放送劇がもとになっている脚本のためか、言葉での説明が多すぎるという印象があった。
舞台用にするにはもっと言葉を簡潔にしたがいい。さらに舞台らしい演出がほしい。
ふたつの病室。
一方は、自殺しようとダムに行って溺れている子どもを助けた元教師。
かたや、財産目当てに他人になりすまして生きてきた初老の女。その息子は自分が女の実の子ではないと感づいたらしい。
そのふたつの病室の人間どうしが直に絡むことはないというのがドラマとしては弱いが、「ウンノ悪いヤツ」に「悪女」をくっつけたという作りだからやむを得ないか。
悪女とウンノ悪いヤツのそれぞれと思いを共有する若い看護士の存在によって、かろうじてひとつの芝居になっている。

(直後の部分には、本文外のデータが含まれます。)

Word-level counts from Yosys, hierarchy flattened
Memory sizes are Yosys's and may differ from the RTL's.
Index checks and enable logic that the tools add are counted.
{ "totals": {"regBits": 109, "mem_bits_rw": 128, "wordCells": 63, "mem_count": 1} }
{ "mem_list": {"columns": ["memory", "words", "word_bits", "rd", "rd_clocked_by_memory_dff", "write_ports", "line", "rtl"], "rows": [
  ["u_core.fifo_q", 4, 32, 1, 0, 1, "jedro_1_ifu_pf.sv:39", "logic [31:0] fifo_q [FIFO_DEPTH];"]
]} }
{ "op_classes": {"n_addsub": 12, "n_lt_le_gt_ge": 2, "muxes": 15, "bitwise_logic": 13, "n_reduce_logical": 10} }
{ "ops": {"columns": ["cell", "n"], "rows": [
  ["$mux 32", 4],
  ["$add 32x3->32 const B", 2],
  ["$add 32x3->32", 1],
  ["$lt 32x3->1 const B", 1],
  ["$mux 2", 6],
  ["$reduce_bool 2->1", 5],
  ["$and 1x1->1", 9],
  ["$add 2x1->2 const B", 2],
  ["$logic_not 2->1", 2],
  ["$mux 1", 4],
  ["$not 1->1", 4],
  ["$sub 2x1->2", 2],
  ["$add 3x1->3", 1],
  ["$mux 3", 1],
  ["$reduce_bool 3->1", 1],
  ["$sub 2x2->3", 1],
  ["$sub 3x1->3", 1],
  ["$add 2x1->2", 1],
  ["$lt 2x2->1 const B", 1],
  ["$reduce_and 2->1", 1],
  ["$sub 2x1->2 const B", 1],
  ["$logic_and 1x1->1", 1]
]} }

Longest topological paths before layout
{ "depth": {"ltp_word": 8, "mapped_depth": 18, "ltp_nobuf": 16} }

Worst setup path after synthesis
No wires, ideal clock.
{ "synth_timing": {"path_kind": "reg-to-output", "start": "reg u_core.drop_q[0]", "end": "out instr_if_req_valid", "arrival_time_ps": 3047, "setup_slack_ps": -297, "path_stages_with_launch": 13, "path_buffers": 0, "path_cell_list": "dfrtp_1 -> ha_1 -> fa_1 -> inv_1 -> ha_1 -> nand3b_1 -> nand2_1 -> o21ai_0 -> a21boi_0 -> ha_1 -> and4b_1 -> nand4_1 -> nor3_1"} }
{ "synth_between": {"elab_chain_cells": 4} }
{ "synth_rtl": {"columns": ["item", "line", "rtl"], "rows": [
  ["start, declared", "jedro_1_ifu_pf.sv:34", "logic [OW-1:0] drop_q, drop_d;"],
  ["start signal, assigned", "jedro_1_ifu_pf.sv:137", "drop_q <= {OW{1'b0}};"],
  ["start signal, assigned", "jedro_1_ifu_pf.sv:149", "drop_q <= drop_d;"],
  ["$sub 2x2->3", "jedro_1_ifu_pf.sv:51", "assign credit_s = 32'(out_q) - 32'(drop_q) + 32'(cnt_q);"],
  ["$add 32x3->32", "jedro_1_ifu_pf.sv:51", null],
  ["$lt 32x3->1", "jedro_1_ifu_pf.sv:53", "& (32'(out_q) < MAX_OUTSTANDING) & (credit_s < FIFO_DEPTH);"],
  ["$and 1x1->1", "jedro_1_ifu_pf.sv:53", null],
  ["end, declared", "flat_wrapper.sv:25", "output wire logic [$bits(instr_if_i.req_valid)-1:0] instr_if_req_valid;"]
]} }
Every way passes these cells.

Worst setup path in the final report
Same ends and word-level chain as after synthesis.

会話だけで進めていてアクションが少なくメリハリが弱いのがつらいが、その会話もテンポが悪い。
ウンノ悪い元教師のセリフはじっくりと書き込まれていて、繊細な思いをうまく表現しているが、ややナヨナヨなのが気になった。悪女のセリフはくどいけど軽すぎて、気のいい意地悪ばぁさんにしか見えない。もっとドスを効かせてガラッパチで利己的でというところを強調して、それでも実は・・・という、そんな幅広さがあってもよかった。
動きにも工夫の余地がある。ふたつの病室の動きをシンクロさせるなどして、立体感を出すまで練り上げることもできたのではないか。それをやる統一的な演出がほしかった。
この舞台はきのうときょうで3ステージ。30人くらいの観客で、若干空席があった。